The following table sets forth certain information as of December 31, 2006 regarding the beneficial ownership of our common stock held by each of our executive officers and directors, individually and as a group and by each person who beneficially owns in excess of five percent of the common stock. In general, beneficial ownership includes those shares that a person has the power to vote, sell, or otherwise dispose. Beneficial ownership also includes that number of shares, which an individual has the right to acquire within 60 days (such as stock options) of the date this table was prepared. Two or more persons may be considered the beneficial owner of the same shares. The inclusion in this section of any shares deemed beneficially owned does not constitute an admission by that person of beneficial ownership of those shares.

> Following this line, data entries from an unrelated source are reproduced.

<file path="src/rtl/adder_share_arb.sv">
// Round-robin arbiter sharing one 8-bit flag-generating adder among NREQ requesters.
// Optional statistics counters (op_cnt, carry_cnt) are built when ADDER_ARB_STATS_EN is defined.
module adder_share_arb #(
    parameter int NREQ = 4,
    parameter int IDW  = $clog2(NREQ)
) (
    input  logic                clk,
    input  logic                rst,
    input  logic [NREQ-1:0]     req,
    input  logic [8*NREQ-1:0]   a_in,
    input  logic [8*NREQ-1:0]   b_in,
    output logic [NREQ-1:0]     gnt,
    output logic                res_valid,
    input  logic                res_ready,
    output logic [IDW-1:0]      res_id,
    output logic [7:0]          res_sum,
    output logic [4:0]          res_flags
`ifdef ADDER_ARB_STATS_EN
    ,
    output logic [15:0]         op_cnt,
    output logic [15:0]         carry_cnt
`endif
);

    typedef enum logic {
        IDLE,
        HOLD
    } state_t;

    state_t         state;
    state_t         state_next;
    logic [IDW-1:0] ptr;
    logic [IDW-1:0] ptr_next;
    logic [IDW-1:0] win;
    logic [IDW:0]   cand;
    logic           found;
    logic           grant;
    logic           accept;
    logic [7:0]     a_sel;
    logic [7:0]     b_sel;
    logic [8:0]     sum9;
    logic [4:0]     nib;
    logic [4:0]     flags;

    // Scan req upward from ptr with wraparound; the first set bit wins.
    always_comb begin
        found = 1'b0;
        win   = '0;
        cand  = '0;
        for (int k = 0; k < NREQ; k++) begin
            cand = {1'b0, ptr} + (IDW+1)'(k);
            if (cand >= (IDW+1)'(NREQ)) begin
                cand = cand - (IDW+1)'(NREQ);
            end
            if (!found && req[cand[IDW-1:0]]) begin
                found = 1'b1;
                win   = cand[IDW-1:0];
            end
        end
    end

    always_comb begin
        a_sel    = a_in[{win, 3'b000} +: 8];
        b_sel    = b_in[{win, 3'b000} +: 8];
        sum9     = {1'b0, a_sel} + {1'b0, b_sel};
        nib      = {1'b0, a_sel[3:0]} + {1'b0, b_sel[3:0]};
        flags[4] = sum9[8];
        flags[3] = ~sum9[0];
        flags[2] = nib[4];
        flags[1] = ^sum9[7:0];
        flags[0] = (sum9[7:0] == 8'h00);
        ptr_next = (win == IDW'(NREQ-1)) ? '0 : win + 1'b1;
    end

    always_comb begin
        state_next = state;
        grant      = 1'b0;
        accept     = 1'b0;
        case (state)
            IDLE: begin
                if (found) begin
                    grant      = 1'b1;
                    state_next = HOLD;
                end
            end
            HOLD: begin
                if (res_valid && res_ready) begin
                    accept     = 1'b1;
                    state_next = IDLE;
                end
            end
            default: state_next = IDLE;
        endcase
    end

    always_ff @(posedge clk) begin
        if (rst) begin
            state <= IDLE;
        end else begin
            state <= state_next;
        end
    end

    // Result register is only written on a grant, so it stays frozen throughout HOLD.
    always_ff @(posedge clk) begin
        if (rst) begin
            gnt       <= '0;
            res_valid <= 1'b0;
            res_id    <= '0;
            res_sum   <= 8'h00;
            res_flags <= 5'b00000;
            ptr       <= '0;
        end else begin
            gnt <= '0;
            if (grant) begin
                gnt[win]  <= 1'b1;
                res_valid <= 1'b1;
                res_id    <= win;
                res_sum   <= sum9[7:0];
                res_flags <= flags;
                ptr       <= ptr_next;
            end else if (accept) begin
                res_valid <= 1'b0;
            end
        end
    end

`ifdef ADDER_ARB_STATS_EN
    always_ff @(posedge clk) begin
        if (rst) begin
            op_cnt    <= 16'h0000;
            carry_cnt <= 16'h0000;
        end else if (accept) begin
            op_cnt <= op_cnt + 16'h0001;
            if (res_flags[4]) begin
                carry_cnt <= carry_cnt + 16'h0001;
            end
        end
    end
`endif

endmodule
</file>
<file path="config.mk">
export PLATFORM = sky130hd
export DESIGN_NAME = adder_share_arb
export DESIGN_NICKNAME = d
export VERILOG_FILES = /design/src/rtl/adder_share_arb.sv
export SDC_FILE = /design/constraint.sdc
export NUM_CORES = 1
export LEC_CHECK = 0
export ABC_AREA = 1
export BUFFER_PORTS_ARGS = -buffer_cell sky130_fd_sc_hd__buf_2
export CORE_MARGIN = 4
export CORE_UTILIZATION = 51
export CTS_CLUSTER_DIAMETER = 120
export CTS_CLUSTER_SIZE = 28
export DETAILED_ROUTE_END_ITERATION = 16
export HOLD_SLACK_MARGIN = 0.15
export PLACE_DENSITY = 0.88
export SLEW_MARGIN = 20
export SYNTH_ARGS = -nofsm -noshare
export SYNTH_HDL_FRONTEND = slang
export SYNTH_SLANG_ARGS = --single-unit
</file>
<file path="constraint.sdc">
create_clock -name clk -period 4.9 [get_ports clk]
set_clock_uncertainty 0.1 [all_clocks]
set_input_delay 0.245 -clock clk [delete_from_list [all_inputs] [get_ports clk]]
set_output_delay 0.245 -clock clk [all_outputs]
set_load 0.005 [all_outputs]
</file>
Word-level counts from Yosys, hierarchy flattened
Index checks and enable logic that the tools add are counted.

Register bits: 23. Latch bits: 0. Bits in writable memories: 0. Memory bits (read-only): 0. Word-level logic and storage cells: 76. Memories kept: 0.

Add/sub/neg operators: 10. $mul: 0. Div/mod/pow operators: 0. $lt $le $gt $ge: 10. Eq/ne operators: 1. Shifts and indexed selects: 2. Muxes and demuxes: 31. Bitwise gates (word level): 3. Reductions and logical operators: 12.

Operators by type and width (count): 32-bit by 6-bit variable part select with 8-bit output (2); 2-bit 2-to-1 mux (9); 1-bit 2-to-1 mux (16); 2-bit by 3-bit < comparator with 1-bit output (second input constant) (5); 8-bit by 8-bit adder with 9-bit output (1); 3-bit greater-or-equal comparator (second input constant) (3); 1-bit binary-select mux with 2-bit select (4); 8-bit zero test (1); 8-bit XOR reduction (1); 2-bit by 1-bit subtractor with 2-bit output (second input constant) (4); 2-bit by 2-bit adder with 3-bit output (second input constant) (2); 4-bit by 4-bit adder with 5-bit output (1); 1-bit logical AND (5); 2-bit by 1-bit adder with 3-bit output (second input constant) (1); 2-bit by 3-bit greater-or-equal comparator with 1-bit output (second input constant) (1); 1-bit zero test (3); 1-bit inverter (3); 2-bit by 1-bit adder with 2-bit output (second input constant) (1); 1-bit demux with 2-bit select (1); 2-bit equality test (second input constant) (1); 2-bit by 1-bit greater-or-equal comparator with 1-bit output (second input constant) (1); 1-bit one-hot mux with 2 select lines (1); 2-bit nonzero test (1); 2-bit OR reduction (1).

Depth between registers and ports, before layout
Gate-level depths: netlist of the first run.

Depth in word-level cells: 18. Mapped depth: 27. Gate-level depth less buffers: 25.

Least setup slack after synthesis of the first run
No wires, ideal clock.

Kind: register to register. From: register ptr[0]. To: register res_flags[1]. Arrival: 3.392 ns. Setup slack: 1.292 ns. Cell stages (with the launch flop): 24. Path buffers: 3. Period minus slack after synthesis: 3.608 ns. Path through: dfxtp_1 > buf_4 > nand2_1 > nand3_1 > nand2_2 > nor2_4 > nand3_2 > buf_2 > buf_6 > nand4_1 > nand3_1 > nand2_1 > ha_1 > inv_1 > fa_1 > nor3_1 > nand3b_1 > xor2_1 > inv_1 > ha_1 > xnor2_1 > xnor2_1 > o21ai_0 > nor2_1.

Longest elaborated chain between the ends: 17.

RTL lines: start: declaration (RTL line 32) `logic [IDW-1:0] ptr;`; start signal: assignment (RTL line 121) `ptr <= ptr_next;`; branches (longest 17 deep; another with 2-bit by 1-bit adder with 3-bit output); end signal: assignment (RTL line 120) `res_flags <= flags;`; end: declaration (RTL line 17) `output logic [4:0] res_flags`.

Parallel ways; which one is timed is not known. The select of a mux whose other input is x is not followed. A chain may end at the register's enable or synchronous reset.

Worst setup path in the final report of the first run
Same ends and word-level chain as after synthesis.

==> results of run 1 <==
state kept, by name, summed over array words and instances (netlist names):
signal,count
res_id,2
res_valid,1
ptr,2
state,1
res_sum,8
res_flags,5
gnt,4
metrics by stage:
stage,hold WS [ps],setup slack [ps]
detailed placement,355.1,471.8
floorplan,214.1,1292
CTS,230.9,460.7
global route,252.5,-1.732
global placement,350.9,669.4
finish,231.8,515.5
area by class of cell:
type	instances	area [µm²]	area share
clock buffer	3	41.29	0.01381
clock inverter	1	5.005	0.001674
inverter	96	365.4	0.1222
multi-input combinational	293	1536	0.5138
sequential	23	460.4	0.1540
tap	67	83.83	0.02803
timing repair buffer	96	498.0	0.1665
worst paths after layout:
path	from	to	slack, ps
max	ptr[0]$_SDFFE_PP0P_	res_flags[1]$_SDFFE_PP0P_	520
min	res_ready	res_valid$_SDFFE_PP0P_	230
max reg2reg	ptr[0]$_SDFFE_PP0P_	res_flags[1]$_SDFFE_PP0P_	520
min reg2reg	res_flags[3]$_SDFFE_PP0P_	res_flags[3]$_SDFFE_PP0P_	360
per-layer routing:
| metal | vias to the layer above | GRT usage | share of wire |
|---|---|---|---|
| met5 | - | 0 | 0 |
| met4 | 0 | 0.06119 | 0.018 |
| met3 | 16 | 0.03480 | 0.072 |
| met2 | 106 | 0.3613 | 0.48 |
| met1 | 1234 | 0.2502 | 0.43 |
| li1 | 1516 | - | - |
repair_timing:
item | in CTS | in global routing
gates resized for setup | 0 | 3
endpoints found under the hold margin | 4 | 0
hold buffers | 1 | 0
buffers inserted | 0 | 0
endpoints found under the setup margin | 0 | 1
worst register-to-register path, delay by kind of cell (launching register included):
kind / cells / cell delay, ps
compound gates: 1 / 190
xor+xnor: 3 / 460
fa+ha+maj: 3 / 870
buf+inv: 4 / 560
flops: 1 / 540
simple gates: 13 / 1550
layout by cell type (no fill, tap or decap), types with 2 or more instances in the layout:
cell      instances
o21ai_0          10
xor2_1            5
xnor2_1           3
nand2_1         120
inv_1            91
a21oi_1           9
nor2_1           28
nand4_1          36
buf_2            90
o21bai_1          2
inv_2             4
dfxtp_1          23
nor3_1            2
buf_4             5
nand3_2           3
clkbuf_8          3
nand2_2           3
nand3_1          49
ha_1             16
cell families after synthesis:
| family | share of synthesized area |
|---|---|
| AND/OR/NAND/NOR | 0.4464 |
| buffers and inverters | 0.2004 |
| AO/OA/AOI/OAI | 0.05261 |
| flip-flops | 0.1844 |
| adder cells (fa/ha/maj) | 0.08818 |
| XOR/XNOR | 0.02806 |
==> impl.org, run 1 <==
** Critical path
- In this design, the stage delay of the slowest critical-path cell is 540 ps.
- CP max stage cell :: dfxtp_1
- Data arrival time at the worst-slack endpoint :: 4440 ps
- Grouping stages by cell kind, the critical path spends the most delay in simple AND/OR/NAND/NOR gates.
- The worst setup path is launched from a flop.
- STA classifies the critical path endpoint as a flop.
- Among the stages of the critical path, the cell type that occurs most often is nand2_1.
- Number of buffer and inverter stages on the critical path :: 4
- Maximum fanout along the worst path :: 20
- Cell breakdown of the critical path :: inv_2 > nand2_1 > nand2_2 > nand2_1 > nand2_1 > nor2_4 > nand3_1 > nand3_1 > nand2_1 > inv_6 > nand3_1 > nand2_1 > ha_1 > inv_1 > fa_1 > nor3_1 > nand3b_1 > xor2_1 > inv_1 > ha_1 > xnor2_1 > xnor2_1 > o21ai_0 > nor2_1
- Counting cells, the worst reg-to-reg path comes to 24.
- CP Depth :: 24
- By startpoint and endpoint, the worst setup path is classified as reg -> reg.
- For the worst setup path, the data required time is 4950 ps.

** Layout
- The finished cells cover 2990 µm².
- Leaving out filler cells and counting taps, the final layout contains 579.
- Layout Utilization :: 0.6331
- Number of nets in the layout :: 601
- The number of antenna diodes in the final layout is 0.
- Share of layout cells above drive strength 1 :: 0.2188
- Number of filler instances in the final layout :: 454
- Layout area overhead :: 19.74%

** Clock network
- Clock slew seen by the registers of the worst setup and hold paths :: 80 ps
- Counting every sink on the clock net gives 23.
- H-tree depth :: 1
- Clock latency on the worst-skew pair, taken at its later pin, is 260 ps.
- The root buffer cell chosen for the clock tree is clkbuf_8.
- Counting the buffers created by CTS gives 3.
- Bufs on Longest Clock Path :: 2
- TritonCTS built the clock tree.

** Global routing
- The first global-routing pass estimated 10570 µm of wire.
- Global routing finished with a remaining overflow of 0.
- Number of antenna violations at the first check in global routing :: 0
- Overall routing resource usage :: 0.2038
- The via count of the first global-routing pass is 2608.
- Largest net degree at the start of global routing :: 39

** Drt
- For this run, design rule violations remaining after detail routing come to 0.
- Summed over all layers, the routed wires come to 6362 µm.
- Via density per instance :: 4.960
- The routed layout has 2872 vias.
- In the final routed layout, each cell accounts on average for 10.99 µm.
- Number of search-and-repair iterations in the first detailed-routing pass :: 4
- Starting DRC count in detailed routing :: 156
- ANT nets after route :: 0

** Floorplanning
- Top-Level Pins :: 91
- The floorplan step defined a die boundary enclosing 6080 µm².
- The die is 77.98 µm tall.
- Rows :: 25
- Width of the chip :: 77.98 µm
- Core area :: 4723 µm²
- Initial core utilization :: 0.5287

** Yosys
- Of the post-synthesis cell area, the dominant cell type holds 0.1844.
- Most numerous cell types in the synthesized netlist :: nand2_1, inv_1, nand3_1
- Syn nets :: 522
- The synthesized netlist contains 28 unique library cells.
- The synthesized design contains 0 enable-type register cells.
- Mean area per synthesized cell :: 5.754 µm²
- By area the synthesized netlist is led by dfxtp_1, nand2_1, inv_1, nand3_1, nand4_1.
- Register area share after synthesis :: 0.1844
- The synthesized design spends more area on one cell type than any other, namely dfxtp_1.
- nand2_1 is the most common cell in the netlist.
- Of all flip-flops after synthesis, the portion carrying an async set or reset was 0.
- Yosys synthesis warning count :: 0
- Synthesis inferred 23 register bits.
- Post-Syn Instances :: 434
- The most used flip-flop cell after synthesis is dfxtp_1.
- Synth Cell Area :: 2497 µm²

** Place
- The count of buffers added on input and output ports is 90.
- Summing all placed instances gives a cell area of 2929 µm².
- Including well taps, the total number of placed cells is 574.
- HPWL after DPL :: 5076 µm
- Routability-driven placement finished with a final weighted congestion of 0.8811.

** STA
- Worst slew pin tran :: 638.0 ps
- Setup violations remaining at the end of the flow were counted as 0.
- Of the available clock period, the critical path in the final layout requires 0.8948.
- Final hold violation count :: 0
- Total negative slack for setup checks :: 0 ps
- The final number of max-transition violations was 0.
- Measured against its own limit, the worst slew margin works out to 0.5742.
- After layout, the minimum clock period comes to 4385 ps.
- Maximum clock frequency :: 228.1 MHz

** Worst hold path
- The worst hold path belongs to the class in -> reg.
- The worst hold path passes through 4 cells.

** Status
- The flow ran to the end, and the final reports show no timing, DRC or antenna violations.

** Job
- Max_cap viols :: 0
Power of run 1 is not shown: default switching activity piles up to over one toggle a cycle in this logic, so the estimate is an artifact.
==> run 2: changes to the inputs <==
- CORE_ASPECT_RATIO: default -> 0.8
==> run 2 against run 1 <==
  * Core utilization up 0.65 points
  * Non-clock buffer count down 1
  * Critical path depth unchanged
  * First-iteration DRC count down 23%
  * Sequential share of layout area up 0.078 points
  * Wire length up 1.9%
  * Die area up 0.12%
  * Fmax down 1.8%
  * Setup slack worse by 78 ps
  * Critical endpoint unchanged
==> impl.org, run 2 (synthesized netlist as in run 1, its figures left out) <==
** Drt
- Via density per instance :: 5.138 (+3.6%)
- The number of remaining DRC errors is 0 (unchanged).
- Routed len/inst :: 11.36 µm (+3.4%)
- Total length of routed wires :: 6486 µm (+1.9%)
- The total iterations of the first detailed-routing run was 4 (unchanged).
- The iteration-0 DRC count of the detailed router is 120 (-23%).
- Routed vias :: 2934 (+2.2%)
- ANT nets after route :: 0 (unchanged)

** Layout
- The final design utilization came to 0.6396 (+0.006478).
- Largest registers :: res_sum x8, res_flags x5, gnt x4
- From synthesis to final layout, the design area changed by 19.14%.
- Number of nets in the layout :: 600 (-0.17%)
- The filler cell count was 466 (+2.6%).
- Top register by number of flip-flops :: res_sum
- In the layout the commonest cells are nand2_1, inv_1, buf_2, nand3_1, nand4_1.
- Diode count :: 0 (unchanged)
- Leaving out fill and tap cells, the most frequent cell in the layout is nand2_1.
- Share of layout cells above drive strength 1 :: 0.2153 (-0.003486)
- The flip-flop count of the largest register after layout was 8 (unchanged).
- Final Instance Count excl. Fillers :: 571 (-1.4%)

** Global routing
- Number of antenna violations at the first check in global routing :: 0 (unchanged)
- The global-route wire length before repair was 10910 µm (+3.2%).
- The total routing usage reported by global routing came to 0.2088 (+0.005067).
- The largest net degree at the start of global routing was 39 (unchanged).
- The global route total overflow came to 0 (unchanged).
- The via count of the first global-routing pass came to 2652 (+1.7%).

** STA
- The worst relative slew slack is 0.7199 (+0.1457).
- Maximum clock frequency :: 224.1 MHz (-1.8%)
- The final number of max-transition violations was 0 (unchanged).
- Unrepaired setup endpoints after global routing :: no
- Worst slew pin tran :: 419.7 ps (-218.3 ps)
- The time the final worst path needs with I/O delays and setup was 4463 ps (+78.44 ps).
- Setup violation total in the final timing report :: 0 (unchanged)
- The number of failing hold endpoints at the final stage is 0 (unchanged).
- The final period utilization came to 0.9108 (+0.01601).
- The accumulated negative setup slack is 0 ps (unchanged).

** Floorplanning
- Core area :: 4652 µm² (-1.5%)
- Initial core utilization :: 0.5368 (+0.008106)
- Die ar. :: 6087 µm² (+0.12%)
- Y dimension of the die :: 70.59 µm (-9.5%)
- Width of the chip :: 86.24 µm (+11%)
- The boundary pin count came to 91 (unchanged).
- The number of standard-cell rows in the floorplan came to 22 (-12%).

** Place
- The instance count after placement with tap cells included was 566 (-1.4%).
- Final weighted congestion in routability-driven placement :: 0.8517 (-3.3%)
- HPWL after DPL :: 4991 µm (-1.7%)
- The number of I/O port buffers came to 90 (unchanged).

** Job
- The max-capacitance violation count came to 0 (unchanged).

** Clock network
- Bufs on Longest Clock Path :: 2 (unchanged)
- TritonCTS built the clock tree.
- The number of levels in the clock H-tree is 1 (unchanged).
- Library cell used as clock root buffer :: clkbuf_8
- The number of clock sinks seen by CTS came to 23 (unchanged).
- The clock latency reported for the late side of the worst-skew pair is 260 ps (about the same).
- Num CTS Buffers :: 3 (unchanged)
- Clock slew seen by the registers of the worst setup and hold paths :: 80 ps (about the same)

** Critical path
- The data arrival at the endpoint of the critical path was 4520 ps (+80 ps).
- STA classifies the critical path endpoint as a flop.
- STA classifies the critical path startpoint as a flop.
- Maximum fanout along the worst path :: 37 (+85%)
- Category of the most critical setup path :: reg -> reg
- The data required time of the worst path is 4960 ps (about the same).

** Worst hold path
- Classification of the worst-slack hold path :: in -> reg

** Status
- Outcome :: complete, no violations
-- run 2: changes by cell type in the layout (fill, tap and decap cells not counted), sizes merged --
cell	previous run	this run
buf	95	94
clkbuf	3	4
clkinv	1	0
-- run 2: what timing repair did --
item,4_1_cts,5_1_grt
hold endpoints to repair,4,0
setup buffers,0,0
endpoints found under the setup margin,0,1
resized for setup,0,1
hold buffers,1,0
-- run 2: per-stage QoR --
step | area [µm²] | setup slack (ps) | hold WS, ps
3_5_place_dp | 2913 | 229.2 | 353.5
6_report | 2975 | 437.0 | 229.9
4_1_cts | 2968 | 214.2 | 227.9
2_1_floorplan | 2497 | 1292 | 214.1
5_1_grt | 2975 | 68.56 | 276.9
3_3_place_gp | 2913 | 409.1 | 353.5
-- run 2: critical path: stages (launching register included) --
cell      delay, ps
dfxtp_1         550
inv_2           180
nand2_1         110
nand2_2          80
nand2_1          60
nand2_1          60
nand2_1          90
nand2_1         100
nand2_4         310
nand3_4         380
nand2_1         160
nand3_1          80
nand2_1          80
ha_1            160
inv_1            60
fa_1            410
nor3_1          180
nand3b_1        160
xor2_1          200
inv_1            60
ha_1            300
xnor2_1         190
xnor2_1          90
o21ai_0         150
nor2_1           50
-- run 2: final timing paths --
check,slack [ps],startpoint,end,depth (start not counted)
max,440,ptr[0]$_SDFFE_PP0P_,res_flags[1]$_SDFFE_PP0P_,24
min,230,res_ready,res_valid$_SDFFE_PP0P_,4
max reg2reg,440,ptr[0]$_SDFFE_PP0P_,res_flags[1]$_SDFFE_PP0P_,24
min reg2reg,370,res_sum[2]$_SDFFE_PP0P_,res_sum[2]$_SDFFE_PP0P_,2
-- run 2: layout make-up --
| type | count | area [µm²] | area share |
|---|---|---|---|
| inverter | 96 | 360.3 | 0.1211 |
| sequential | 23 | 460.4 | 0.1548 |
| tap | 60 | 75.07 | 0.02523 |
| timing repair buffer | 95 | 490.5 | 0.1648 |
| multi-input combinational | 293 | 1544 | 0.5189 |
| clock buffer | 4 | 45.04 | 0.01514 |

The shareholders listed below have sole voting and investment power. The address of each of the beneficial owners is 7610 West Hillsborough Ave. Tampa, Fl. 33615, unless otherwise indicated. All ownership of securities is direct ownership unless otherwise indicated.
| | AMOUNT AND | | | |
| | NATURE OF | | | |
| | BENEFICIAL | | PERCENTAGE | |
NAME AND ADDRESS OF BENEFICIAL OWNER(1) | | OWNERSHIP | | OF CLASS(2) | |
| | | | | |
Scott Gallagher | | | 11,686,451 | | | 8.5 | % |
| | | | | | | |
David R. Rasmussen | | | 1,727,500 | | | 1.3 | % |
| | | | | | | |
Alpha Capital Aktiengesellschaft (3) | | | 4,850,866 | | | 3.5 | % |
Pradafant 7, Furstentums 9490 | | | | | | | |
Vaduz, Liechtenstein | | | | | | | |
| | | | | | | |
Whalehaven Capital Fund Limited (4) | | | 12,141,475 | | | 8.8 | % |
3rd Floor, 14 Par-Laville Rd., Hamilton, Bermuda HM08 | | | | | | | |
| | | | | | | |
Bristol Investment Fund, LTD. (5) | | | 8,094,317 | | | 5.9 | % |
Caledonian Fund Services Limited,69 Dr. Roy’s Dr. | | | | | | | |
George Town, Grand Cayman, Cayman Islands | | | | | | | |
| | | | | | | |
All directors and current executive officers as a group (2 persons) | | | 13,413,951 | | | 9.7 | % |
* Less than 1% of outstanding shares of Common Stock.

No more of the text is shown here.